On 4 October 2016, Suvigya gifted Sachin Tendulkar with a handmade memento -a custom-made gold-leaved and gold-embossed bat with a 24 carat gold handle at the opening of his show The Art of Royals, reportedly by Times of India.

On 10 May 2017, during The Purpose Tour concert in India, Suvigya Sharma commissioned a life-size oil on canvas portrait for Justin Bieber and presented it to him at St. Regis in Lower Parel, Mumbai. In May, 2017, he commissioned a lifelike portrait for prime minister Narendra Modi.
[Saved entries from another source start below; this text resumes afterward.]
==> src/rtl/instDecoder.sv <==
// ------------------------------------------------
// Field extraction, immediate is zero for R-type
// and for unknown opcodes
// ------------------------------------------------
`timescale 1ns/1ps

module instDecoder (
    input  logic [rvIsaPkg::XLEN-1:0]       i_inst,
    output logic [rvIsaPkg::REG_ADDR_W-1:0] o_rs1,
    output logic [rvIsaPkg::REG_ADDR_W-1:0] o_rs2,
    output logic [rvIsaPkg::REG_ADDR_W-1:0] o_rd,
    output logic [rvIsaPkg::FUNCT3_W-1:0]   o_funct3,
    output logic [rvIsaPkg::XLEN-1:0]       o_imm
);

    logic [rvIsaPkg::OPCODE_W-1:0] opcode;
    logic [rvIsaPkg::XLEN-1:0]     immI;
    logic [rvIsaPkg::XLEN-1:0]     immS;
    logic [rvIsaPkg::XLEN-1:0]     immB;
    logic [rvIsaPkg::XLEN-1:0]     immJ;
    logic [rvIsaPkg::XLEN-1:0]     immU;

    // Fixed field positions in every format
    assign opcode   = i_inst[6:0];
    assign o_rd     = i_inst[11:7];
    assign o_funct3 = i_inst[14:12];
    assign o_rs1    = i_inst[19:15];
    assign o_rs2    = i_inst[24:20];

    // Sign bit is always inst[31]
    assign immI = {{20{i_inst[31]}}, i_inst[31:20]};
    assign immS = {{20{i_inst[31]}}, i_inst[31:25], i_inst[11:7]};
    assign immB = {{19{i_inst[31]}}, i_inst[31], i_inst[7], i_inst[30:25],
                   i_inst[11:8], 1'b0};
    assign immJ = {{11{i_inst[31]}}, i_inst[31], i_inst[19:12], i_inst[20],
                   i_inst[30:21], 1'b0};
    assign immU = {i_inst[31:12], 12'b0};

    always_comb begin
        case (opcode)
            rvIsaPkg::OP_ITYPE,
            rvIsaPkg::OP_LOAD:   o_imm = immI;
            rvIsaPkg::OP_STORE:  o_imm = immS;
            rvIsaPkg::OP_BRANCH: o_imm = immB;
            rvIsaPkg::OP_JAL:    o_imm = immJ;
            rvIsaPkg::OP_LUI:    o_imm = immU;
            default:             o_imm = '0;
        endcase
    end

endmodule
In 2021, Suvigya created a series of Non-Fungible Tokens (NFTs) featuring artworks focusing on wildlife. The collection includes depictions of the near-extinct polar bear and rhinoceros placed against highly detailed hyper-realistic 3D backgrounds.
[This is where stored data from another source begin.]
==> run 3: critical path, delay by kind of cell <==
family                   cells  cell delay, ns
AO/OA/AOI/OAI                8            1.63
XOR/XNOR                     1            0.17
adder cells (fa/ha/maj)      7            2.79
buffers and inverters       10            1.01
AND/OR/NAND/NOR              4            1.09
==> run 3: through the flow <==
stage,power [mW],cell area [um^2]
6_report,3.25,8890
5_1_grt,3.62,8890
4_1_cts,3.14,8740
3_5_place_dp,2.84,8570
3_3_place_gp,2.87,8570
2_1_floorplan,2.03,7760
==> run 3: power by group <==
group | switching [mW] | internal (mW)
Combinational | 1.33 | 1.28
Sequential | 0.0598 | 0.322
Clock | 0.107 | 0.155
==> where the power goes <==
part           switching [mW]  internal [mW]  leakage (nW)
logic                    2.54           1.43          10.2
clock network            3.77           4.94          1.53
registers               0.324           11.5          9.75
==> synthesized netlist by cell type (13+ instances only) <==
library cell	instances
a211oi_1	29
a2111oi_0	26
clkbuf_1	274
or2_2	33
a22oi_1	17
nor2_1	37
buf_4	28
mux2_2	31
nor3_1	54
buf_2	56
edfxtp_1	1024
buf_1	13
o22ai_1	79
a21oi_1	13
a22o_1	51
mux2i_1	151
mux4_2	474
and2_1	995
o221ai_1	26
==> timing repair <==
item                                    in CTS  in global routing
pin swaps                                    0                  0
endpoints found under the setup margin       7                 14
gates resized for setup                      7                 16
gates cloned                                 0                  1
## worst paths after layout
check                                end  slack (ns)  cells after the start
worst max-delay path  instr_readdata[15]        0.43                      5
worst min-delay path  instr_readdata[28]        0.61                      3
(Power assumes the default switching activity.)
<file path="config.mk">
export PLATFORM = sky130hd
export DESIGN_NAME = mips_core
export DESIGN_NICKNAME = d
export VERILOG_FILES = /design/src/hw/mips_pkg.sv /design/src/hw/mips_core.sv
export SDC_FILE = /design/constraint.sdc
export NUM_CORES = 1
export LEC_CHECK = 0
export ABC_AREA = 0
export BUFFER_PORTS_ARGS = -buffer_cell sky130_fd_sc_hd__buf_2
export CAP_MARGIN = 20
export CORE_ASPECT_RATIO = 0.5
export CORE_UTILIZATION = 45
export CTS_CLUSTER_DIAMETER = 120
export CTS_CLUSTER_SIZE = 24
export DETAILED_ROUTE_END_ITERATION = 8
export PLACE_DENSITY = 0.86
export REMOVE_ABC_BUFFERS = 1
export SLEW_MARGIN = 15
export SYNTH_ARGS = -nofsm -noshare
export SYNTH_HDL_FRONTEND = slang
export SYNTH_SLANG_ARGS = --single-unit
</file>
<file path="constraint.sdc">
create_clock -name clk -period 5.3 [get_ports clk]
set_input_delay 0.795 -clock clk [delete_from_list [all_inputs] [get_ports clk]]
set_output_delay 0.795 -clock clk [all_outputs]
set_load 0.1 [all_outputs]
</file>
<file path="src/common/memBusPkg.sv">
`default_nettype none

package memBusPkg;

    // Byte address as seen by the core. The controller keeps only the low
    // bits that reach the RAM.
    typedef logic [31:0] addrT;

    // One data word, little-endian in memory.
    typedef logic [31:0] dataT;

    // Access length in bytes. Only 1, 2 and 4 are used.
    typedef logic [2:0] lenT;

    // Hold-off vector from the controller. Bit 0 belongs to the fetch port
    // and bit 1 to the data port.
    typedef logic [1:0] waitT;

    // Which port the controller is serving.
    typedef enum logic {
        portFetch,
        portData
    } portIdxT;

    // Fetches always move a whole word.
    localparam lenT wordLen = 3'd4;

endpackage

`default_nettype wire

</file>
<file path="src/fetch/fetchPort.sv">
`timescale 1ns/1ps
`default_nettype none

module fetchPort (
    input  logic            clk,
    input  logic            rst,
    input  logic            rdy,
    input  logic            fetchEn,
    input  memBusPkg::addrT fetchAddr,
    input  logic            memWait,
    input  logic            memDone,
    input  memBusPkg::dataT memData,
    output logic            fetchReady,
    output logic            fetchDone,
    output memBusPkg::dataT fetchData,
    output logic            reqEn,
    output memBusPkg::addrT reqAddr
);

    logic occupied;

    assign fetchReady = rdy && !occupied;

    always_ff @(posedge clk) begin
        if (rst) begin
            occupied  <= 1'b0;
            reqEn     <= 1'b0;
            fetchDone <= 1'b0;
        end else if (rdy) begin
            fetchDone <= memDone;
            if (memDone) begin
                occupied <= 1'b0;
            end else if (fetchEn && !occupied) begin
                occupied <= 1'b1;
            end
            // Drop the request on the done cycle so the controller,
            // which is idle again by then, does not serve it twice.
            reqEn <= occupied && !memWait && !memDone;
        end
    end

    always_ff @(posedge clk) begin
        if (rdy) begin
            if (fetchEn && !occupied) begin
                reqAddr <= fetchAddr;
            end
            if (memDone) begin
                fetchData <= memData;
            end
        end
    end

endmodule

`default_nettype wire

</file>
<file path="config.mk">
export PLATFORM = sky130hd
export DESIGN_NAME = fetchPort
export DESIGN_NICKNAME = d
export VERILOG_FILES = /design/src/common/memBusPkg.sv /design/src/fetch/fetchPort.sv
export SDC_FILE = /design/constraint.sdc
export NUM_CORES = 1
export LEC_CHECK = 0
export BUFFER_PORTS_ARGS = -buffer_cell sky130_fd_sc_hd__buf_2
export CORE_UTILIZATION = 41
export DETAILED_ROUTE_END_ITERATION = 7
export PLACE_DENSITY = 0.75
export RECOVER_POWER = 50
export SLEW_MARGIN = 25
export SYNTH_ARGS = -nofsm -noshare
export SYNTH_HDL_FRONTEND = slang
export SYNTH_SLANG_ARGS = --single-unit
</file>
<file path="constraint.sdc">
create_clock -name clk -period 2 [get_ports clk]
set_clock_uncertainty 0.1 [all_clocks]
set_input_delay 0.1 -clock clk [delete_from_list [all_inputs] [get_ports clk]]
set_output_delay 0.1 -clock clk [all_outputs]
set_load 0.05 [all_outputs]
</file>
==> results.sh <==
export IMPL_timing_critical_path_cells="dlygate4sd3_1 -> buf_2 -> nand4bb_1 -> a21oi_1 -> dlygate4sd3_1"
export IMPL_grt_pass1_wl_um=8020
export IMPL_synthDominantAreaCellType="sky130_fd_sc_hd__edfxtp_1"
export IMPL_reg_clk_slew_reported_paths_ns=0.07
export IMPL_detail_route_vias_per_cell=4.29
export IMPL_postRouteAntennaNets=0
export IMPL_max_transition_margin_pct=57.9
export IMPL_wirelength_um=5640
export IMPL_timing_max_cap_violations=0
export IMPL_global_route_usage_total_pct=22.0
export IMPL_timing_final_setup_violations=0
export IMPL_critPathMaxFanout=3
export IMPL_cp_slowest_stage_delay_ns=0.56
export IMPL_finalWeightedCongestion=0.679
export IMPL_cts_made_buffers=9
export IMPL_numPortBuffers=136
export IMPL_floorplan_core_area_um2=4750
export IMPL_grt_ovfl_total=0
export IMPL_syn_to_final_growth_pct=81.8
export IMPL_drt_initial_drc_count=37
export IMPL_clock_sinks=67
export IMPL_timing_critical_path_arrival_ns=1.65
export IMPL_remaining_drc_errors=0
export IMPL_cp_start_kind="input port"
export IMPL_post_synth_main_area_contributors="sky130_fd_sc_hd__edfxtp_1 (94%), sky130_fd_sc_hd__dfxtp_1 (2.9%), sky130_fd_sc_hd__nand4bb_1 (0.55%), sky130_fd_sc_hd__a21oi_1 (0.49%), sky130_fd_sc_hd__mux2i_1 (0.49%)"
export IMPL_layout_nets=364
export IMPL_cpLargestDelayFamily="buffers and inverters"
export IMPL_finalMaxSlewViolations=0
export IMPL_number_of_buffers_on_the_longest_clock_path=2
export IMPL_timing_final_crit_share_pct=73.7
export IMPL_critical_path_n_buffers_inverters=3
export IMPL_max_vdd_ir_drop_uv=702
export IMPL_tritoncts="done"
export IMPL_post_cts_setup_buffers=0
export IMPL_worst_endpoint_required_ns=2.17
export IMPL_design_die_area_um2=5290
export IMPL_pin_count_of_the_biggest_net_entering_global_routing=34
export IMPL_timing_hold_violations_final=0
export IMPL_first_pass_iters=4
export IMPL_ys_warnings_count=0
export IMPL_clock_latency_ns=0.33
export IMPL_finalNonFillerCells=366
export IMPL_synth_enable_flop_cells=64
export IMPL_ys_dominant_reg_cell="sky130_fd_sc_hd__edfxtp_1"
export IMPL_timing_setup_critical_path_class="input port to flop"
export IMPL_total_leakage_power_nw=1.50
export IMPL_yosys_cell_count_top_type="sky130_fd_sc_hd__edfxtp_1"
export IMPL_syn_mean_instance_area_um2=26.6
export IMPL_chipHeight_um=72.7
export IMPL_ctsRootBufferMaster="sky130_fd_sc_hd__clkbuf_8"
export IMPL_antenna_violations_before_repair=0
export IMPL_rsz0062_at_grt="no"
export IMPL_cp_end_kind="flop"
export IMPL_routed_via_count=1570
export IMPL_timing_hold_worst_class="input port to flop"
export IMPL_final_min_clock_period_ns=1.47
export IMPL_netlist_top_cells_count="sky130_fd_sc_hd__edfxtp_1 (64), sky130_fd_sc_hd__dfxtp_1 (3), sky130_fd_sc_hd__a21oi_1 (2)"
export IMPL_synth_async_sr_flop_share_pct=0
export IMPL_hold_ws_ns=0.0415
export IMPL_initial_utilization_pct=43.2
export IMPL_dieWidth_um=72.7
export IMPL_dpl_cell_count=281
export IMPL_crit_path_frequent_cell="sky130_fd_sc_hd__dlygate4sd3_1"
export IMPL_sequential_element_share_of_the_synthesized_area_pct=96.6
export IMPL_timing_worst_slew_pin_value_ns=0.634
export IMPL_powerDensity_nw_per_um2=975
export IMPL_cts_htree_levels=3
export IMPL_placement_rows=25
export IMPL_vias_in_the_first_global_route=1672
export IMPL_outcome="complete, no violations"
export IMPL_synth_top_area_share_pct=93.7
export IMPL_ys_ff_latch=67
export IMPL_insertedDiodeCount=0
export IMPL_average_detailed_routed_wire_length_per_instance_um=15.4
export IMPL_timing_critical_path_slowest_stage_cell="sky130_fd_sc_hd__dlygate4sd3_1"
export IMPL_finalSetupTns_ns=0
export IMPL_post_synth_num_cell_types=11
export IMPL_post_synth_instance_area_um2=2050
export IMPL_synthCells=77
export IMPL_max_clock_freq_mhz=678
export IMPL_io_pins=137
export IMPL_syn_num_nets=147
export IMPL_drive_above_1_share_pct=38.5
-- layout make-up --
type	count	area (µm²)
clock buffer	9	124
clock inverter	7	140
fill	287	1020
multi-input combinational	10	71.3
sequential	67	1980
tap	67	83.8
timing repair buffer	206	1330
-- per-layer routing --
layer	GRT usage (%)	vias up	wire length, µm
met2	38.1	118	2720
met3	12.2	17	743
met5	0	-	0
met1	20.5	697	2000
met4	11.8	0	174
li1	-	738	-
-- report_power, final --
group	internal [mW]	switching [mW]
Clock	0.952	0.501
Combinational	0.178	0.359
Sequential	1.62	0.0225
-- flip-flops by register name (all words and copies together) (netlist names) --
signal,count
occupied,1
reqEn,1
fetchData,32
fetchDone,1
reqAddr,32
-- metrics by stage --
stage | setup slack, ns | cell area [µm²] | power, mW | utilization [%]
finish | 0.525 | 3730 | 3.64 | 78.4
global route | 0.472 | 3730 | 3.74 | 78.4
global placement | 0.584 | 2830 | 2.10 | 59.4
floorplan | 0.309 | 2050 | 1.96 | -
detailed placement | 0.563 | 2830 | 2.11 | 59.4
CTS | 0.554 | 3780 | 3.64 | 79.5
-- logic make-up after synthesis --
| group | after synthesis | share of synthesized area [%] |
|---|---|---|
| simple gates | 7 | 2.44 |
| mux | 1 | 0.488 |
| compound gates | 2 | 0.488 |
| flops | 67 | 96.6 |
-- final timing paths --
kind,endpoint,from,cells past startpoint,slack [ns]
max,reqEn$_SDFFE_PP0P_,memDone,5,0.53
min reg2reg,occupied$_SDFFE_PP0P_,occupied$_SDFFE_PP0P_,2,0.45
max reg2reg,reqAddr[11]$_DFFE_PP_,occupied$_SDFFE_PP0P_,3,0.55
min,occupied$_SDFFE_PP0P_,rdy,3,0.04
-- what timing repair did --
| action | 4_1_cts | 5_1_grt |
|---|---|---|
| resized for setup | 0 | 0 |
| hold buffers | 69 | 0 |
| endpoints found under the hold margin | 67 | 0 |
-- placed cells by master (no fill, tap or decap) --
cell type	count
sky130_fd_sc_hd__and2_4	1
sky130_fd_sc_hd__clkbuf_1	40
sky130_fd_sc_hd__buf_4	1
sky130_fd_sc_hd__dlygate4sd3_1	69
sky130_fd_sc_hd__clkbuf_8	9
sky130_fd_sc_hd__clkinv_4	1
sky130_fd_sc_hd__nand4bb_1	1
sky130_fd_sc_hd__a21oi_1	2
sky130_fd_sc_hd__clkinvlp_4	1
sky130_fd_sc_hd__clkinv_1	1
sky130_fd_sc_hd__mux2i_1	1
sky130_fd_sc_hd__and2_2	1
sky130_fd_sc_hd__nand2b_1	1
sky130_fd_sc_hd__nor3_1	1
sky130_fd_sc_hd__bufinv_16	4
sky130_fd_sc_hd__dfxtp_1	3
sky130_fd_sc_hd__edfxtp_1	64
sky130_fd_sc_hd__buf_2	96
sky130_fd_sc_hd__nor2_1	1
sky130_fd_sc_hd__and2b_2	1
-- worst register-to-register path, delay by kind of cell (launching register included) --
family	cells	cell delay, ns
simple gates	2	0.35
flops	1	0.33
buf+inv	1	0.33
Note: power is estimated with default switching activity, not from simulation.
=== Collaboration with Make in India ===
In February 2016, Sharma, was invited to showcase his work for Government of India's initiative Make in India, followed by a live demonstration of Miniature-painting technologies by him.

== Charity ==
In June 2016, Suvigya Sharma participated along with artists Uddhav Thackeray, Ajay De, Sudharak Olwe, Brinda Miller, Rajiv Menon in fund raiser art-exhibition for Nargis Dutt Cancer Foundation in Mumbai, which was organized by Priya Dutt.

== Exhibitions ==

| Year | Event's name | Venue |
|---|---|---|
| 2021 | Enticing Pichwais | Kamalnayan Bajaj Art Gallery |
| 2018 | Illuminations | Kamalnayan Bajaj Art Gallery |
| 2018 | Reminiscence | Kamalnayan Bajaj Art Gallery |
| 2016 | The Art of Royals | Kamalnayan Bajaj Art Gallery |
| 2016 | Timeless Miniature Art | ArtDesh Gallery |
| 2015 | Forever Eternal 'Pichwai | Kamalnayan Bajaj Art Gallery, Nariman Point |
| 2014 | An Art Collectors Paradise | Cymroza Art Gallery, Breach Candy |
| 2013 | Illuminations | Kala Ghoda Arts Festival, Mumbai |
| 2010 | The Golden Era | Breach Candy |
| 2009 | Mythologies of India | Cymroza Art gallery, Mumbai |
| 2007–2009 | Open Palm Court | Chennai Art gallery & India Habitat Centre, Delhi |
| 2007–2009 | The Art of India | Chennai Art gallery & India Habitat Centre, Delhi |

== Personal life ==
Suvigya's wife name is Charu, and the couple has a son named Abhigya.

== Recognition ==
In January, 2017, he was appointed as the Goodwill Ambassador of Rajasthan by Smile Foundation.

In September 2021, the International Delphic Council appointed Sharma as an Honorary Member of the Advisory Board Maharashtra with the aim of promoting art and culture. In 2023, he was inducted into the list of 'Prominent Rajasthanis' by the Government of Rajasthan.